Some weights of BertForSequenceClassification were not initialized from the model checkpoint at bert-base-uncased and are newly initialized: ['classifier.bias', 'classifier.weight']
You should probably TRAIN this model on a down-stream task to be able to use it for predictions and inference.


In [12]:
checkpoint_path = "/path"
model.load_state_dict(torch.load(checkpoint_path))
model.classifier = nn.Linear(model.config.hidden_size, 2)

FileNotFoundError: [Errno 2] No such file or directory: 'path/to/your/checkpoint'

In [5]:
from peft import LoraConfig, TaskType

lora_config = LoraConfig(
    task_type=TaskType.SEQ_CLS, r=8, lora_alpha=16, lora_dropout=0.05
)

'NoneType' object has no attribute 'cadam32bit_grad_fp32'


  warn("The installed version of bitsandbytes was compiled without GPU support. "


In [6]:
from peft import get_peft_model
model = get_peft_model(model, lora_config)

In [9]:
def count_parameters(model):
    total_params = sum(p.numel() for p in model.parameters())
    trainable_params = sum(p.numel() for p in model.parameters() if p.requires_grad)
    return total_params, trainable_params

total_params, trainable_params = count_parameters(model)
trainable_percentage = trainable_params / total_params * 100

print(f"trainable params: {trainable_params} || all params: {total_params} || trainable%: {trainable_percentage:.10f}")

trainable params: 296450 || all params: 109780228 || trainable%: 0.2700395193


In [18]:
device = torch.device("cuda" if torch.cuda.is_available() else "cpu")
model.to(device)

optimizer = AdamW(model.parameters(), lr=1e-5)



In [7]:
imdb_train_encodings = tokenizer(list(imdb_train['text']), truncation=True, padding=True,max_length=512)
imdb_train_labels = torch.tensor(list(imdb_train['label']))
imdb_train_dataset = TensorDataset(torch.tensor(imdb_train_encodings['input_ids']),
                                  torch.tensor(imdb_train_encodings['attention_mask']),
                                  imdb_train_labels)
imdb_train_loader = DataLoader(imdb_train_dataset, batch_size=16, shuffle=True)

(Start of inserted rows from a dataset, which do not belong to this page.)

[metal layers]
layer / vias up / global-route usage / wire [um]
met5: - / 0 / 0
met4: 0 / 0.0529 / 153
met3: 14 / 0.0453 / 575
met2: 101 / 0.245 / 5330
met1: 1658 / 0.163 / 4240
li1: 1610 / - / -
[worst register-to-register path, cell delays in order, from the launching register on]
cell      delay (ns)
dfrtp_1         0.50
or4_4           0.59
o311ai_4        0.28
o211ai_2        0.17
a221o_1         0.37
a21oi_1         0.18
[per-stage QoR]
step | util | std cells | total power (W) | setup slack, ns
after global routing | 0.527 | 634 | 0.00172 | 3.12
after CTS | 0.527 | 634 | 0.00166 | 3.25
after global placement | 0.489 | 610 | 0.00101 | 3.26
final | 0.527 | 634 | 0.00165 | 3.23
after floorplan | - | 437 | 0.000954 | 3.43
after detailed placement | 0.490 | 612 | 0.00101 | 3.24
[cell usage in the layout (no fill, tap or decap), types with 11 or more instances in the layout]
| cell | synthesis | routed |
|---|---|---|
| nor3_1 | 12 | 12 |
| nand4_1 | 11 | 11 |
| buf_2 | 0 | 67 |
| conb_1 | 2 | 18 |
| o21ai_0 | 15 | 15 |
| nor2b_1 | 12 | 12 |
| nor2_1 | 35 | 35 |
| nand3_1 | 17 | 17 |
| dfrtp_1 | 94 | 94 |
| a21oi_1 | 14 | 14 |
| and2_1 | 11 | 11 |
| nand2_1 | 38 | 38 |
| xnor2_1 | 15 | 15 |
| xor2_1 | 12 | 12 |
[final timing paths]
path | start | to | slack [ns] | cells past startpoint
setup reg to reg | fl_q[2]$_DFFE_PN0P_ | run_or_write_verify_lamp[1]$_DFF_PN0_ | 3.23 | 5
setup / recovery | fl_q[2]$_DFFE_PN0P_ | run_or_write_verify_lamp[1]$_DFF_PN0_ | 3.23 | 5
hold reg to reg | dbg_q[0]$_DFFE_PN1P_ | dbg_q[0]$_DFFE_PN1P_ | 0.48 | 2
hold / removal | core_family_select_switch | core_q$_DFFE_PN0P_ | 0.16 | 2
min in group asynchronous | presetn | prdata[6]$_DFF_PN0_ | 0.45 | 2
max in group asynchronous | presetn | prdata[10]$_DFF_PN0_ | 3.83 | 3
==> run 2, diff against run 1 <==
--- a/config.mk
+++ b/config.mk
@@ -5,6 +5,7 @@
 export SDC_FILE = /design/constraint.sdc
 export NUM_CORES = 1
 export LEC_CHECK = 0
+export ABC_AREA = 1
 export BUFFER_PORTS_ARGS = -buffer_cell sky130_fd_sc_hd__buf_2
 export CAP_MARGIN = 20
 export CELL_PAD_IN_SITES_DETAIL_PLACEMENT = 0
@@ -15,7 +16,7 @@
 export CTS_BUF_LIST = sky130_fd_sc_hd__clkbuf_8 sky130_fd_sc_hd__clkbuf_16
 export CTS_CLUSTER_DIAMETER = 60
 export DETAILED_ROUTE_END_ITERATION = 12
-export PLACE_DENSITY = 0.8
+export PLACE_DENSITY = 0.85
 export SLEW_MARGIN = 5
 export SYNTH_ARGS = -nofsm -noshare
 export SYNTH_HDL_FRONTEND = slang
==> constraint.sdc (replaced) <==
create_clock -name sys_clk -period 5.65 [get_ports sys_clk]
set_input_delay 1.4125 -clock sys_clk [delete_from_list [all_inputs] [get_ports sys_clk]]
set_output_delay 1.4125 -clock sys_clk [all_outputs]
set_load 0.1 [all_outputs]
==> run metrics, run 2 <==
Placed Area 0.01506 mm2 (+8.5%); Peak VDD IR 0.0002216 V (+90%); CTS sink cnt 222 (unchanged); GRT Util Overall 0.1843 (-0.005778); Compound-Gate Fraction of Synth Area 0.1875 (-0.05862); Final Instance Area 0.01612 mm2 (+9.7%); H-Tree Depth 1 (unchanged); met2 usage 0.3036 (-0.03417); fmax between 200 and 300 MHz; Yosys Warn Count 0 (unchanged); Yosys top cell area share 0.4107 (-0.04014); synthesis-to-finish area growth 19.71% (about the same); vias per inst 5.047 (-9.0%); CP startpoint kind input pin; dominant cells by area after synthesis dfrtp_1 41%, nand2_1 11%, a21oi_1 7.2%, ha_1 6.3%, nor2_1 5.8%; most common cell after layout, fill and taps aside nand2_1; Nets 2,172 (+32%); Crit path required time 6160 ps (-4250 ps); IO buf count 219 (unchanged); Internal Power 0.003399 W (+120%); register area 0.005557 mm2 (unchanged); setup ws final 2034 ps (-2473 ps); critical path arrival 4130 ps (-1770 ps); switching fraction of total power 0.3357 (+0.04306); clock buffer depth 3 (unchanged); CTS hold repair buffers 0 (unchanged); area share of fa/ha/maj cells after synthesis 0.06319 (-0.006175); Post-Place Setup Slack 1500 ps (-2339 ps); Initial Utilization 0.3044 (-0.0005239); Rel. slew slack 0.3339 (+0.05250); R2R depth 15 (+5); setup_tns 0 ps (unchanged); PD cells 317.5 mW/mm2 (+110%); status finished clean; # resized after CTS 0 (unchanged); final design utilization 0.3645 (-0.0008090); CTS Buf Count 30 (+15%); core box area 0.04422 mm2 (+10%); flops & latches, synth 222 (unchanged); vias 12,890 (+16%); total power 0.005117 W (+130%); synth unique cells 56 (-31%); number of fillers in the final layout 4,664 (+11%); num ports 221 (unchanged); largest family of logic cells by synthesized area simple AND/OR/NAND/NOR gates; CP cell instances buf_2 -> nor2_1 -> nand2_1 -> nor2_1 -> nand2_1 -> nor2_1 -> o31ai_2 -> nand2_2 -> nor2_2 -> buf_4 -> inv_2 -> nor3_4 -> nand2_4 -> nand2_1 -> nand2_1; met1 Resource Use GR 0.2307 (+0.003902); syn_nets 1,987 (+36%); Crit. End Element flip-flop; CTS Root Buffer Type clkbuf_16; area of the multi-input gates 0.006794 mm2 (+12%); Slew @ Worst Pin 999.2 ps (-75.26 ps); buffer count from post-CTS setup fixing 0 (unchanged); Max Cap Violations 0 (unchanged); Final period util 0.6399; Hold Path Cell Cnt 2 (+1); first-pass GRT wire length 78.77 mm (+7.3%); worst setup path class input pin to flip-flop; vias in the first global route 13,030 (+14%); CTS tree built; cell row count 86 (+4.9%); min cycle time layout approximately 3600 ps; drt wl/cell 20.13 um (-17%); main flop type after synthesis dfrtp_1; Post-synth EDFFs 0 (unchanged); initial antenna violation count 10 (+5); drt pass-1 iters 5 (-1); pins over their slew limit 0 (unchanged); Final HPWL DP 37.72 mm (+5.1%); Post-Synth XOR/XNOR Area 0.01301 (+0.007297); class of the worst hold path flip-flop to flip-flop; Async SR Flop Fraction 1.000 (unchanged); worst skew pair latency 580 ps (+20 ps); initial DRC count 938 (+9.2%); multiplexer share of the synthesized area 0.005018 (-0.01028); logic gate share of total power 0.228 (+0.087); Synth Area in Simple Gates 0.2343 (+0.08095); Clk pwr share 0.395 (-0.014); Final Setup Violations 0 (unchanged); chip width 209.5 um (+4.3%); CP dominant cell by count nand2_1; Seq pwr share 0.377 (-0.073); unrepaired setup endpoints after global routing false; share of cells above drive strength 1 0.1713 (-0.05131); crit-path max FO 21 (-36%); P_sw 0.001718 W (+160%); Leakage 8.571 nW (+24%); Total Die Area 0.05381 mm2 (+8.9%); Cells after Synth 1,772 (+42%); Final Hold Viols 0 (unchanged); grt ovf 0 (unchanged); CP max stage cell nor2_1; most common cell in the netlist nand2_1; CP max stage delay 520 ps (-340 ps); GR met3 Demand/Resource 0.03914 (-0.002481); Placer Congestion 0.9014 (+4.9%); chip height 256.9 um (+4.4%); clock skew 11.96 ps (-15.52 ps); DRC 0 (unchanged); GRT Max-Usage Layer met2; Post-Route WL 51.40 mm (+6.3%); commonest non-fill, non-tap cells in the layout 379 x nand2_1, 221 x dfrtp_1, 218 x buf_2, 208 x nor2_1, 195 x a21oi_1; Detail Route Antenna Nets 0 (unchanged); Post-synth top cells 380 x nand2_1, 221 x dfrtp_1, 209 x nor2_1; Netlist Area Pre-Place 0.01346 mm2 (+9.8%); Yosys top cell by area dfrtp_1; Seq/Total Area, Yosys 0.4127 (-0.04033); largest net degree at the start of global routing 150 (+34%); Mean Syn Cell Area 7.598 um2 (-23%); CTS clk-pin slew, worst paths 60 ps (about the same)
File: src/smmde_pkg.sv
// Constants, register map and state types for the management-mode VM exit block.
// Assumes a 32-bit APB master and a core that presents its events as one-cycle pulses.
// Summary of operation
// - Management interrupt under dual treatment or root-mode monitor call outside management mode starts an exit.
// - Root-mode monitor call exits only while the monitor control valid bit is set.
// - With control bit 2 set, virt-off never unblocks management interrupts.
// - Root-mode monitor call exits even under default treatment and activates dual treatment.
// - Virt-off fails while dual-monitor treatment is active.
// - An exiting management interrupt goes straight to the exit, no memory state save.
// - Executive pointer gets current pointer from non-root, root-region pointer from root.
// - Then current pointer loads from transfer pointer; exit data goes there.
// - Exit reason bits 15:0 hold I/O interrupt, other interrupt or monitor call.
// - Exit reason bit 29 set when the exit came from root operation.
// - Bit 28 set only for non-root exit with monitor trap pending; 27:16, 31:30 clear.
// - Qualification bits 2:0 give size: 0 one byte, 1 two, 3 four bytes.
// - Qualification bits 3..6: direction in, string, repeat, immediate operand.
// - Qualification bits 31:16 carry the I/O port number.
// - Qualification bits 15:7 and 63:32 are written as zero.
// - String I/O with usable segment saves start linear address; upper half clear outside 64-bit.
// - I/O exits save count, source, destination and instruction pointer from before the instruction.
// - Every exit saves the management base register.
// - Save-timer control saves the preemption timer; undefined from root or inactive timer.
// - Every exit blocks NMIs and management interrupts; each has its own unblock path.
// - Every exit invalidates translations of VM identifier 0000H for all contexts and tags.
package smmde_pkg;

  localparam int unsigned SMMDE_AW = 8;

  // Register byte offsets.
  localparam logic [7:0] SMMDE_MONCTL = 8'h00;
  localparam logic [7:0] SMMDE_STATUS = 8'h04;
  localparam logic [7:0] SMMDE_REASON = 8'h08;
  localparam logic [7:0] SMMDE_QUAL_LO = 8'h0C;
  localparam logic [7:0] SMMDE_QUAL_HI = 8'h10;
  localparam logic [7:0] SMMDE_LIN_LO = 8'h14;
  localparam logic [7:0] SMMDE_LIN_HI = 8'h18;
  localparam logic [7:0] SMMDE_CNT_LO = 8'h1C;
  localparam logic [7:0] SMMDE_CNT_HI = 8'h20;
  localparam logic [7:0] SMMDE_SRC_LO = 8'h24;
  localparam logic [7:0] SMMDE_SRC_HI = 8'h28;
  localparam logic [7:0] SMMDE_DST_LO = 8'h2C;
  localparam logic [7:0] SMMDE_DST_HI = 8'h30;
  localparam logic [7:0] SMMDE_IP_LO = 8'h34;
  localparam logic [7:0] SMMDE_IP_HI = 8'h38;
  localparam logic [7:0] SMMDE_MBASE = 8'h3C;
  localparam logic [7:0] SMMDE_TIMER = 8'h40;
  localparam logic [7:0] SMMDE_EXEC_LO = 8'h44;
  localparam logic [7:0] SMMDE_EXEC_HI = 8'h48;
  localparam logic [7:0] SMMDE_CUR_LO = 8'h4C;
  localparam logic [7:0] SMMDE_CUR_HI = 8'h50;
  localparam logic [7:0] SMMDE_XFER_LO = 8'h54;
  localparam logic [7:0] SMMDE_XFER_HI = 8'h58;

  // Field positions.
  localparam int unsigned SMMDE_MONCTL_VALID = 0;
  localparam int unsigned SMMDE_MONCTL_KEEP_BLOCK = 2;
  localparam int unsigned SMMDE_REASON_MTF = 28;
  localparam int unsigned SMMDE_REASON_ROOT = 29;
  localparam int unsigned SMMDE_ST_ACTIVE = 0;
  localparam int unsigned SMMDE_ST_MGMT = 1;
  localparam int unsigned SMMDE_ST_SMI_BLK = 2;
  localparam int unsigned SMMDE_ST_NMI_BLK = 3;
  localparam int unsigned SMMDE_ST_BUSY = 4;
  localparam int unsigned SMMDE_ST_PENDING = 5;

  // Access size codes of the I/O qualification.
  localparam logic [2:0] SMMDE_SIZE_1B = 3'h0;
  localparam logic [2:0] SMMDE_SIZE_2B = 3'h1;
  localparam logic [2:0] SMMDE_SIZE_4B = 3'h3;

  localparam logic [15:0] SMMDE_FLUSH_VM_IDENTIFIER = 16'h0000;
  localparam logic [31:0] SMMDE_ZERO32 = 32'h0000_0000;

  typedef enum logic [1:0] {
    SMMDE_IDLE,
    SMMDE_EXEC_PTR,
    SMMDE_CUR_PTR,
    SMMDE_SAVE
  } smmde_state_type;

endpackage : smmde_pkg
**config.mk**
```make
export PLATFORM = sky130hd
export DESIGN_NAME = pdw_ctrl
export DESIGN_NICKNAME = d
export VERILOG_FILES = /design/src/rtl/pdw_pkg.sv /design/src/rtl/pdw_ctrl.sv
export VERILOG_INCLUDE_DIRS = /design/src /design/src/rtl
export SDC_FILE = /design/constraint.sdc
export NUM_CORES = 1
export LEC_CHECK = 0
export ABC_AREA = 1
export BUFFER_PORTS_ARGS = -buffer_cell sky130_fd_sc_hd__buf_2
export CORE_ASPECT_RATIO = 1.75
export CORE_MARGIN = 2
export CORE_UTILIZATION = 30
export DETAILED_ROUTE_END_ITERATION = 7
export HOLD_SLACK_MARGIN = 0.05
export PLACE_DENSITY = 0.64
export SLEW_MARGIN = 0
export SYNTH_ARGS = -nofsm -noshare
export SYNTH_HDL_FRONTEND = slang
export SYNTH_SLANG_ARGS = --single-unit
export TNS_END_PERCENT = 1
```
**constraint.sdc**
```tcl
create_clock -name ref_clk -period 2.3 [get_ports ref_clk]
set_input_delay 0.23 -clock ref_clk [delete_from_list [all_inputs] [get_ports ref_clk]]
set_output_delay 0.23 -clock ref_clk [all_outputs]
set_load 0.005 [all_outputs]
```
[src/bas_pkg.sv]
// Package for the burst address sequencer: bus widths, codes and burst constants.
// Assumes one clock domain shared by both ends of the bus.
package bas_pkg;

  // ----------------------------------------------------------------------
  // Widths
  // ----------------------------------------------------------------------
  localparam int DATA_W     = 16;
  localparam int ADDR_W     = 32;
  localparam int REQ_W      = 16;
  localparam int FIFO_DEPTH = 8;
  localparam int LINE_BEATS = 8;

  // ----------------------------------------------------------------------
  // Byte-enable codes, active low, bit 3 down to bit 0
  // ----------------------------------------------------------------------
  localparam logic [3:0] BE_LOW_WORD  = 4'h0;
  localparam logic [3:0] BE_HIGH_WORD = 4'h3;
  localparam logic [3:0] BE_NONE      = 4'hF;

  // ----------------------------------------------------------------------
  // Request kinds given on the device's user side
  // ----------------------------------------------------------------------
  localparam logic [1:0] KIND_READ     = 2'h0;
  localparam logic [1:0] KIND_WRITE    = 2'h1;
  localparam logic [1:0] KIND_PREFETCH = 2'h2;

  // Transfer sizes in bytes.
  localparam logic [2:0] SIZE_BYTE  = 3'h1;
  localparam logic [2:0] SIZE_WORD  = 3'h2;
  localparam logic [2:0] SIZE_DWORD = 3'h4;

  localparam logic [2:0] LAST_BEAT = 3'h7;

endpackage

[src/bas_bus_if.sv]
// Interface joining the processor end and the memory-controller end of the bus.
// Data lines are split into drive and sample halves; each end samples the other end's drive half directly.
interface bas_bus_if;
  logic        start;
  logic [31:2] addr;
  logic [3:0]  lane_enables_n;
  logic        last_cycle_n;
  logic        mem_io;
  logic        wr_rd;
  logic        data_code;
  logic        page_cache_disable;
  logic        lock_n;
  logic        cacheable_ack_n;
  logic        ready_n;
  logic [15:0] dev_dout;
  logic        dev_doe;
  logic [15:0] ctl_dout;
  logic        ctl_doe;
  logic        upper_lane_parity;
  logic        lower_lane_parity;

  modport dev
  (
    output start, addr, lane_enables_n, last_cycle_n, mem_io, wr_rd, data_code,
    output page_cache_disable, lock_n, dev_dout, dev_doe,
    input  cacheable_ack_n, ready_n, ctl_dout, ctl_doe, upper_lane_parity,
    input  lower_lane_parity
  );

  modport ctl
  (
    input  start, addr, lane_enables_n, last_cycle_n, mem_io, wr_rd, data_code,
    input  page_cache_disable, lock_n, dev_dout, dev_doe,
    output cacheable_ack_n, ready_n, ctl_dout, ctl_doe, upper_lane_parity,
    output lower_lane_parity
  );
endinterface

imdb_test_encodings = tokenizer(list(imdb_test['text']), truncation=True, padding=True,max_length=512)
imdb_test_labels = torch.tensor(list(imdb_test['label']))
imdb_test_dataset = TensorDataset(torch.tensor(imdb_test_encodings['input_ids']),
                                  torch.tensor(imdb_test_encodings['attention_mask']),
                                  imdb_test_labels)
imdb_test_loader = DataLoader(imdb_test_dataset, batch_size=16, shuffle=False)

train_losses = []
train_accuracies = []
test_accuracies = []

for epoch in range(10):
    model.train()
    train_loss = 0
    train_correct = 0
    for batch in imdb_train_loader:
        optimizer.zero_grad()
        input_ids, attention_mask, labels = tuple(t.to(device) for t in batch)
        outputs = model(input_ids, attention_mask=attention_mask, labels=labels)
        loss = outputs.loss
        logits = outputs.logits
        train_loss += loss.item()
        train_correct += (logits.argmax(dim=1) == labels).float().sum().item()
        loss.backward()
        optimizer.step()
    train_loss /= len(imdb_train_loader)
    train_accuracy = train_correct / len(imdb_train)
    train_losses.append(train_loss)
    train_accuracies.append(train_accuracy)

    model.eval()
    with torch.no_grad():
        test_correct = 0
        for batch in imdb_test_loader:
            input_ids, attention_mask, labels = tuple(t.to(device) for t in batch)
            outputs = model(input_ids, attention_mask=attention_mask)
            logits = outputs.logits
            test_correct += (logits.argmax(dim=1) == labels).float().sum().item()
        test_accuracy = test_correct / len(imdb_test)
        test_accuracies.append(test_accuracy)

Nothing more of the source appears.